*TASK TO CARRY OUT:*
In how many lines of the listing below does the word "strengths" occur? Say only the number.

*RECORDS TO USE:*
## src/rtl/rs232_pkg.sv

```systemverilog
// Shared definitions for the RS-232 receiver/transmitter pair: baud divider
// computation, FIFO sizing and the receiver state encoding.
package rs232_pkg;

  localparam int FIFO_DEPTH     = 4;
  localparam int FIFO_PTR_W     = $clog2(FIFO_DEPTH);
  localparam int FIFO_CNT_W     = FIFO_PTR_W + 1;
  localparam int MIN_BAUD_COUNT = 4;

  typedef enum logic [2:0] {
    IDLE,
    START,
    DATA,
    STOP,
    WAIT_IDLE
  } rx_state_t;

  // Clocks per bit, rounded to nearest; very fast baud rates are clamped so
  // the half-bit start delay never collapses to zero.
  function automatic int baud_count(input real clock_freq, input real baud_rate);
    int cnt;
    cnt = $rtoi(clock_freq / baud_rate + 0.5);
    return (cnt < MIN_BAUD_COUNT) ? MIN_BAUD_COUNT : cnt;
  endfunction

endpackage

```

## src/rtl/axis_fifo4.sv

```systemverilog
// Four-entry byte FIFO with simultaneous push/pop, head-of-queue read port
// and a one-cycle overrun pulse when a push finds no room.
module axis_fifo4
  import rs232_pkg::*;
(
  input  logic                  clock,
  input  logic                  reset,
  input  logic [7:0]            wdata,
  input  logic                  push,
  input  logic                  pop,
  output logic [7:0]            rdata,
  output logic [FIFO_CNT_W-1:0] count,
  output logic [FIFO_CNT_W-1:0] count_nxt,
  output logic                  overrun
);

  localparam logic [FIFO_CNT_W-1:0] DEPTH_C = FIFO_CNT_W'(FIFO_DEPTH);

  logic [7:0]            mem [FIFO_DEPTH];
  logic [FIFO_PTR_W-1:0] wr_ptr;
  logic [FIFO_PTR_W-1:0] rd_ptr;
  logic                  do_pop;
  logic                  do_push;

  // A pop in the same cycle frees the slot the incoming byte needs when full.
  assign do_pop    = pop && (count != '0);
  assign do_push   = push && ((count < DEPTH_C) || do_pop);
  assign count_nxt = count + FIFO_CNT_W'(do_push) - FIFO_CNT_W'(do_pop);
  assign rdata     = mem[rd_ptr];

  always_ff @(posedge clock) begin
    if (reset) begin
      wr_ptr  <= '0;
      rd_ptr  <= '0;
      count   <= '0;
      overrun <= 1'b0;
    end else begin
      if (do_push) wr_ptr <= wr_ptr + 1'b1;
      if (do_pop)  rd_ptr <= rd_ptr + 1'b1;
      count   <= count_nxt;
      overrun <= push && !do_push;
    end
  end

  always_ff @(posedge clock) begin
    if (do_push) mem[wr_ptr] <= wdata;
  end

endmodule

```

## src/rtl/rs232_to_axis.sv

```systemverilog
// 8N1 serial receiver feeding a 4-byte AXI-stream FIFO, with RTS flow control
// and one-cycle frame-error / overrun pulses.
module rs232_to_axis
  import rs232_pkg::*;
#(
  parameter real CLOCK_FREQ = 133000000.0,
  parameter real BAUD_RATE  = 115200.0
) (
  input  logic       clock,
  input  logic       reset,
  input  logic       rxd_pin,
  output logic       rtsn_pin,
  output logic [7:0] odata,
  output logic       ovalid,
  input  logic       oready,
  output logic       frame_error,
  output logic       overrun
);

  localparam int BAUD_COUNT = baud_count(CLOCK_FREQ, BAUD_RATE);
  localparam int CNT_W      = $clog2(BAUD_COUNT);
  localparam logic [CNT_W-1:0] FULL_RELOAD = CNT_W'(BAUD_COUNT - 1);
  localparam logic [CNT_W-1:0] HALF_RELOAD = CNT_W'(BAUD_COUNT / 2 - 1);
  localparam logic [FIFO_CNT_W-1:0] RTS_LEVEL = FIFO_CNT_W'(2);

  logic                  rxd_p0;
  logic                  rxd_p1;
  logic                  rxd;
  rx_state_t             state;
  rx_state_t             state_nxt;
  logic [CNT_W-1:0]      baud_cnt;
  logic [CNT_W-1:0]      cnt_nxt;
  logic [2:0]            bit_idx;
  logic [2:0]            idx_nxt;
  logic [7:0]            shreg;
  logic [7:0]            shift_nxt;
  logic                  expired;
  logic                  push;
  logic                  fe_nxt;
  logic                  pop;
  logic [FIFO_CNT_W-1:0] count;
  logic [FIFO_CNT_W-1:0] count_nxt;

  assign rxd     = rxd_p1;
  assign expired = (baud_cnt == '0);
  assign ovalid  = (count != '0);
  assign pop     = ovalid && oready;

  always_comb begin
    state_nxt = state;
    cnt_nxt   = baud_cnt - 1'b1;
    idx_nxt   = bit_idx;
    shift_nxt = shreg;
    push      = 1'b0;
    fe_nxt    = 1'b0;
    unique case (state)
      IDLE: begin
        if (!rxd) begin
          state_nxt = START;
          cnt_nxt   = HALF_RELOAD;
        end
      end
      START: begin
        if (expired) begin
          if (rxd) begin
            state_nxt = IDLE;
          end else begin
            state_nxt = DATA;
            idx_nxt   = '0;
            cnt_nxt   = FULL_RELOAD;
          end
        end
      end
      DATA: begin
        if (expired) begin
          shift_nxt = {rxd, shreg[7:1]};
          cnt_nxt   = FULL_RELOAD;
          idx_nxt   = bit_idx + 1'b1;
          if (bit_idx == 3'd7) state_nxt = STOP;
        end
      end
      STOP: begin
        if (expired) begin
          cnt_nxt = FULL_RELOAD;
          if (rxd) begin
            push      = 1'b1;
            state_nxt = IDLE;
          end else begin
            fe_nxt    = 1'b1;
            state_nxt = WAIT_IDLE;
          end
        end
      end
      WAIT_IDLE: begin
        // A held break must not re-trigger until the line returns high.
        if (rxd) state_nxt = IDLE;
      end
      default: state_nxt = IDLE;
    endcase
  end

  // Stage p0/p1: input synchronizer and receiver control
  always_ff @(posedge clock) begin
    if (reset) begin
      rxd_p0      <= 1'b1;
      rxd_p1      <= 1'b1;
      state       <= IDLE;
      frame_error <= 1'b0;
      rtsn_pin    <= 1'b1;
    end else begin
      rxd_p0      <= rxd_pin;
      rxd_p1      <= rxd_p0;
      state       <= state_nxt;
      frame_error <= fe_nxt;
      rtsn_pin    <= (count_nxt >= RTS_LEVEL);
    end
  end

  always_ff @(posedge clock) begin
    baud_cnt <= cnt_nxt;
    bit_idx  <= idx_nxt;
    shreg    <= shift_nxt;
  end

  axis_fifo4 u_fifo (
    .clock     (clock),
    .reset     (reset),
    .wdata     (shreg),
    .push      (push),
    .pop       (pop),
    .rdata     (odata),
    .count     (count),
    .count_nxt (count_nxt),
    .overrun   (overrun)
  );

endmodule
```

* * *

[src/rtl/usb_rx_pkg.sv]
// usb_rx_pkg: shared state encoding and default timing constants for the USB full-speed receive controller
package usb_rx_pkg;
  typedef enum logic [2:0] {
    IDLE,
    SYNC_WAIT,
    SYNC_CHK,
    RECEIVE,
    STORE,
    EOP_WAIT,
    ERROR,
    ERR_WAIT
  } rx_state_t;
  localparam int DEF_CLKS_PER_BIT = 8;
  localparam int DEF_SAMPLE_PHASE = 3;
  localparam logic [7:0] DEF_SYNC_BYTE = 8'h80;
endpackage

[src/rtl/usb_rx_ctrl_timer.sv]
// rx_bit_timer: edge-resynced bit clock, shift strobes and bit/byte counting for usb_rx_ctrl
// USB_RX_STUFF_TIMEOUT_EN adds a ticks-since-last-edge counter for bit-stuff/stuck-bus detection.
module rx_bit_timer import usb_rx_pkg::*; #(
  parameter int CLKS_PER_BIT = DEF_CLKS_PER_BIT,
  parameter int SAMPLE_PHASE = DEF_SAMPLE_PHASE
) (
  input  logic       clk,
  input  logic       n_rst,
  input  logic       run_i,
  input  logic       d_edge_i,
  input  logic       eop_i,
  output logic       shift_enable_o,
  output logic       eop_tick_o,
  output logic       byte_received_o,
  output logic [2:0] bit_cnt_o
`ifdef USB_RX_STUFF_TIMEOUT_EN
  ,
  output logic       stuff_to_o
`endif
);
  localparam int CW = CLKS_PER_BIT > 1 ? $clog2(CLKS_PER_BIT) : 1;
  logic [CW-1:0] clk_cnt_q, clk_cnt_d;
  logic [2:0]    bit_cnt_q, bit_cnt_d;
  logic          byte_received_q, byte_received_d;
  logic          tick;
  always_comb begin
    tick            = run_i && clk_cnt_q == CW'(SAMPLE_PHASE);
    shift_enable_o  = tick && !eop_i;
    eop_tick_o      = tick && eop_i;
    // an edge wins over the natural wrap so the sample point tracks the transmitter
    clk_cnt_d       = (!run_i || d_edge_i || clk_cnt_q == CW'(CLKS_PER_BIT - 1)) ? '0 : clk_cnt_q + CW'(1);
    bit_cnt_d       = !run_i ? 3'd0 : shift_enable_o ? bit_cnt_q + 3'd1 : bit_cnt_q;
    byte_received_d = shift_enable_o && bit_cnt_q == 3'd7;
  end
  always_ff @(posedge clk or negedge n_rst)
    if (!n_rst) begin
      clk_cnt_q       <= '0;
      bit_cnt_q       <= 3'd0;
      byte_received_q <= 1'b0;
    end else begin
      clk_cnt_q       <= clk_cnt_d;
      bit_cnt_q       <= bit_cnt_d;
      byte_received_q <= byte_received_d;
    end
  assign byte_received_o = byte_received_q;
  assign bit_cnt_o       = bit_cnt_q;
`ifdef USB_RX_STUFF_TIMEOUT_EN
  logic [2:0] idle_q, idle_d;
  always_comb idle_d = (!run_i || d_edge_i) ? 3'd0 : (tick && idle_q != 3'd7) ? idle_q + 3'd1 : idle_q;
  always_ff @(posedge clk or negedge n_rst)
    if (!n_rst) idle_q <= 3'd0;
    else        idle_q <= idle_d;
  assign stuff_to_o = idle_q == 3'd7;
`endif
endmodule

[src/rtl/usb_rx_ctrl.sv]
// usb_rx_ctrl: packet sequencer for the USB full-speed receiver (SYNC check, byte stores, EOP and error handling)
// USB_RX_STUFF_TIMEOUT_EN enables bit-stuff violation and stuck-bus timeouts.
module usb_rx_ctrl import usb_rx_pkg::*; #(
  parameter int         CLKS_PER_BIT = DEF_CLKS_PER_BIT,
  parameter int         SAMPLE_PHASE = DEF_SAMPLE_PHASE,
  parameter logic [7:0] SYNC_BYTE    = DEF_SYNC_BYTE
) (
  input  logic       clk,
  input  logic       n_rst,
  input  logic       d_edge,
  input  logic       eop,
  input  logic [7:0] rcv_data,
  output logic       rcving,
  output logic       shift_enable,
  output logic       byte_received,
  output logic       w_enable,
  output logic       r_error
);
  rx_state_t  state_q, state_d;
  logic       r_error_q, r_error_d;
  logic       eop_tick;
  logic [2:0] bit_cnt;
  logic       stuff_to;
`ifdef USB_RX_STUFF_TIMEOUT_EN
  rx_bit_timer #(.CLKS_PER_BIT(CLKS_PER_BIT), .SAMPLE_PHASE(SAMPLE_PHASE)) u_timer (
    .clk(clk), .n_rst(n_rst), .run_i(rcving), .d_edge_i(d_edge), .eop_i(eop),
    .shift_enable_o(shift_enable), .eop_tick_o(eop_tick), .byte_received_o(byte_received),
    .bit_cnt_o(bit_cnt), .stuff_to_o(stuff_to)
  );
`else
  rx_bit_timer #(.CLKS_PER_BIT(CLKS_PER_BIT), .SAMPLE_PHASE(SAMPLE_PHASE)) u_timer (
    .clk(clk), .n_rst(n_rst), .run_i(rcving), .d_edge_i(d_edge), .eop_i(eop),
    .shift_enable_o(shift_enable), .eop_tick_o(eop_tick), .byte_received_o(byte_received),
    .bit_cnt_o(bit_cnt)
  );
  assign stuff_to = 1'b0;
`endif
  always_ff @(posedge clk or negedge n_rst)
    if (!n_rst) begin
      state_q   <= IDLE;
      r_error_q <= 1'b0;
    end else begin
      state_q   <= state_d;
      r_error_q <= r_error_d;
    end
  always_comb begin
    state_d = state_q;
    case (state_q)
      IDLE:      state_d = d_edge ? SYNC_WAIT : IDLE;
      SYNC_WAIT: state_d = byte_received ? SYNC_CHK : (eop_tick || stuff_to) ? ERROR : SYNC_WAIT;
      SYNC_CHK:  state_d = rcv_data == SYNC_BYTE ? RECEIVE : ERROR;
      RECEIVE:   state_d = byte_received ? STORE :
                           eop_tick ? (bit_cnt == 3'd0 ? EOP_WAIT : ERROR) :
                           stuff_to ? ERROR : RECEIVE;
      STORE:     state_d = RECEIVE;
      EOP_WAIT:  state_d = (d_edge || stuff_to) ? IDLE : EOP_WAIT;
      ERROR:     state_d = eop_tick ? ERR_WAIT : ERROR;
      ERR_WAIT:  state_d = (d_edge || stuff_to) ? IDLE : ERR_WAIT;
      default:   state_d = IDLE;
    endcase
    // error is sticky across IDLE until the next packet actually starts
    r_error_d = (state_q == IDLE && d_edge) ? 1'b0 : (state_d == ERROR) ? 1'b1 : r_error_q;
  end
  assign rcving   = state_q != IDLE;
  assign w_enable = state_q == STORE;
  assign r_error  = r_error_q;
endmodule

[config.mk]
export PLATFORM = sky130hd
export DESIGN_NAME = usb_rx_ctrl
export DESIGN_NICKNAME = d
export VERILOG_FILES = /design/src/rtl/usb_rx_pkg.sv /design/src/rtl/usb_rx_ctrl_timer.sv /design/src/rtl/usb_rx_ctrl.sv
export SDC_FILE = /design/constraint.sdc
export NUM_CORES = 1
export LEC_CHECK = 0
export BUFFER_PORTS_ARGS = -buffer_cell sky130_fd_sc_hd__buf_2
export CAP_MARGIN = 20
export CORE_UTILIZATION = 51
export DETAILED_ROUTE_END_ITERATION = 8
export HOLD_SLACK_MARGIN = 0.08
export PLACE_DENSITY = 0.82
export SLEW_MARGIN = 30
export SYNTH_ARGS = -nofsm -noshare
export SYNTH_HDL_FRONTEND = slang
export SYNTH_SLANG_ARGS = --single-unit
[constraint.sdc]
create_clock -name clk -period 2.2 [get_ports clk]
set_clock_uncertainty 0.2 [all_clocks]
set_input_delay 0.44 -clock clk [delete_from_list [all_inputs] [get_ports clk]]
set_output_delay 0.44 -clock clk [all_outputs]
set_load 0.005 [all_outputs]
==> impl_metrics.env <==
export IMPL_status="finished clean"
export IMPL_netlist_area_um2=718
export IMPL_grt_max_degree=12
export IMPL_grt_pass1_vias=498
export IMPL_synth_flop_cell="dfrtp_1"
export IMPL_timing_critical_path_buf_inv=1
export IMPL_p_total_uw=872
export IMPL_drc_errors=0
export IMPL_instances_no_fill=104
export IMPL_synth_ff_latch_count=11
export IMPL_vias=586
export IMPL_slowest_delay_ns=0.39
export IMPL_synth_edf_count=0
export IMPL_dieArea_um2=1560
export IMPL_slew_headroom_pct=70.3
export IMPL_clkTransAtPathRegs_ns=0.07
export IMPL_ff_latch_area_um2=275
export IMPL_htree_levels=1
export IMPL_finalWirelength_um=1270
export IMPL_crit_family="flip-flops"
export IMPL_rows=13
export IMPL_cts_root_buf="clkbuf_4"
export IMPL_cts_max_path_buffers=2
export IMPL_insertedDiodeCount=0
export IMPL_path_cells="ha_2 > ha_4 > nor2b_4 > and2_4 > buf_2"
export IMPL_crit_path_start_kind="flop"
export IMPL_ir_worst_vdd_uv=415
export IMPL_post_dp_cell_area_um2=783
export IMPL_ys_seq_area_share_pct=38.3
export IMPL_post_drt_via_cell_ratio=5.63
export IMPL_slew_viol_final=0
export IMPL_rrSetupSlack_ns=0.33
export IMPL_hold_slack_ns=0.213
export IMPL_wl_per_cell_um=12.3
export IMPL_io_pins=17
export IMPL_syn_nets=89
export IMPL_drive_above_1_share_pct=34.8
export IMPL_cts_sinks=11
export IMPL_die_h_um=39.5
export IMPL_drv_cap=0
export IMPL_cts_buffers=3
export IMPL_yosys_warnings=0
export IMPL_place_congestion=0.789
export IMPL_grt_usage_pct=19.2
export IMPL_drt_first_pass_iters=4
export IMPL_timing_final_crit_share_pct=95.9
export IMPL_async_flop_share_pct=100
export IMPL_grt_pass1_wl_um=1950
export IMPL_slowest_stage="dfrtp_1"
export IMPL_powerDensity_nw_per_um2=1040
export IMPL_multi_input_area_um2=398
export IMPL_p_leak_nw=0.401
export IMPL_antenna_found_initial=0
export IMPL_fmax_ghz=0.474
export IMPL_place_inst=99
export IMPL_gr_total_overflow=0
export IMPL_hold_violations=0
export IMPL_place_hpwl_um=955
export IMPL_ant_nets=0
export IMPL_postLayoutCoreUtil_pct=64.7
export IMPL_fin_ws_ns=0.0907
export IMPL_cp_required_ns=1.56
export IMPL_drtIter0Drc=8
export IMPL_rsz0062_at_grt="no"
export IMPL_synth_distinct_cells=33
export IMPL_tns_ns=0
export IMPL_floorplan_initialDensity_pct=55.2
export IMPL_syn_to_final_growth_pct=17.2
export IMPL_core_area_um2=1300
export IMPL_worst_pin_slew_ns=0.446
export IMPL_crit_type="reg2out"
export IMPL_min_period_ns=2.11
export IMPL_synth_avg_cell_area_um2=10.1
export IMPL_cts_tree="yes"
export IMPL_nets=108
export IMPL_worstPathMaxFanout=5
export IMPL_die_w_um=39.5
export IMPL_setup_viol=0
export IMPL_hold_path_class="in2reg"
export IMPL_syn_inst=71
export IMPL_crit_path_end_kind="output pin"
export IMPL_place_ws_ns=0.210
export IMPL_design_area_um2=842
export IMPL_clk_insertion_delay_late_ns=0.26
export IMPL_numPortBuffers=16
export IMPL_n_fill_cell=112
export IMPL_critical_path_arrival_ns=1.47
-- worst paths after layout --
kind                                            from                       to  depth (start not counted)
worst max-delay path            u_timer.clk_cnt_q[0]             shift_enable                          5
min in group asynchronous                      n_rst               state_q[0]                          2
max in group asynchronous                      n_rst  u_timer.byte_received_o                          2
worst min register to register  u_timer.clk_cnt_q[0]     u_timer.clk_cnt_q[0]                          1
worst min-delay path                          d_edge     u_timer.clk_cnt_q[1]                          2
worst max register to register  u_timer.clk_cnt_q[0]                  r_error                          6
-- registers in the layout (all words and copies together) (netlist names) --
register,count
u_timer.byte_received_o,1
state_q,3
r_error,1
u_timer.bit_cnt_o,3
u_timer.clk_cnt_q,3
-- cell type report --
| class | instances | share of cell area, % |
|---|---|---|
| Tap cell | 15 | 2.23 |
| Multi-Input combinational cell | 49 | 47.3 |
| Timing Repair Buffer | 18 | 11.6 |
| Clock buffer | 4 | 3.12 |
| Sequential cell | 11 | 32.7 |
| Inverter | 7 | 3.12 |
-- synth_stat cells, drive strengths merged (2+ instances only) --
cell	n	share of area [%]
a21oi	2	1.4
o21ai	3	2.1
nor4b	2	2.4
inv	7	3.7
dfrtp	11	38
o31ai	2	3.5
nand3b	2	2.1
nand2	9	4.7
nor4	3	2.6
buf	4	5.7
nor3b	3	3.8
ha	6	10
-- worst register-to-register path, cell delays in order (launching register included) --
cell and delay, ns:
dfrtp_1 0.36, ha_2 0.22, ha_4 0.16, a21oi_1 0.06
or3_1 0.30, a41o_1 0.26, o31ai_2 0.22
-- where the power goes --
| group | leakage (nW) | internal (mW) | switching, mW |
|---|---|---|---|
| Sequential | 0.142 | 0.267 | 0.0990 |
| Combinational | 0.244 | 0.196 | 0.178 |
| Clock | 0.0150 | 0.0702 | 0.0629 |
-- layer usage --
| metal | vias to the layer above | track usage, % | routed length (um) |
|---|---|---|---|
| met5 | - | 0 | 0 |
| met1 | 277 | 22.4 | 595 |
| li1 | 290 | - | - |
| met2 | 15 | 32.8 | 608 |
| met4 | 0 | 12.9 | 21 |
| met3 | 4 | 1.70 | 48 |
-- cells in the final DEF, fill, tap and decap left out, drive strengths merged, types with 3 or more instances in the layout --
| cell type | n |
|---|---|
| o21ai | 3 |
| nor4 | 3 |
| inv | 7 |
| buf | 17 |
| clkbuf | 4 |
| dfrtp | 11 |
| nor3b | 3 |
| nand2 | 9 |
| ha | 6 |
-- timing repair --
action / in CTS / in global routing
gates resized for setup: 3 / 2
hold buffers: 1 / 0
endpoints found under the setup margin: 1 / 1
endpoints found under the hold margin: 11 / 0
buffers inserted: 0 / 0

...

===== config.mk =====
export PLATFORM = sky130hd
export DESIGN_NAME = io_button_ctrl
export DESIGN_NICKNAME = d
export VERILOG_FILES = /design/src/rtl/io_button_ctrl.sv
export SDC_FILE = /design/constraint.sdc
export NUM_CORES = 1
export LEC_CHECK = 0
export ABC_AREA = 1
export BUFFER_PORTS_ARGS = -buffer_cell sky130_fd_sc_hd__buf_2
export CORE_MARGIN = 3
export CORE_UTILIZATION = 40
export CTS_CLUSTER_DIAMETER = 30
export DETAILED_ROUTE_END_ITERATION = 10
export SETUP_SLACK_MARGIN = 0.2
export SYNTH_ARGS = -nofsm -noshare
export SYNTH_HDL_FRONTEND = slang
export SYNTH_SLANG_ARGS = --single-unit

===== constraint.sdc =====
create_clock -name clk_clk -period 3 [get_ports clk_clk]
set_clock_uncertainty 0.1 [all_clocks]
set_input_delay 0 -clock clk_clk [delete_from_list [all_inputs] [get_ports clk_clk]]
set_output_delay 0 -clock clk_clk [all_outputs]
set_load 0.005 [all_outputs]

*SOLUTION FOR THIS TASK:*
2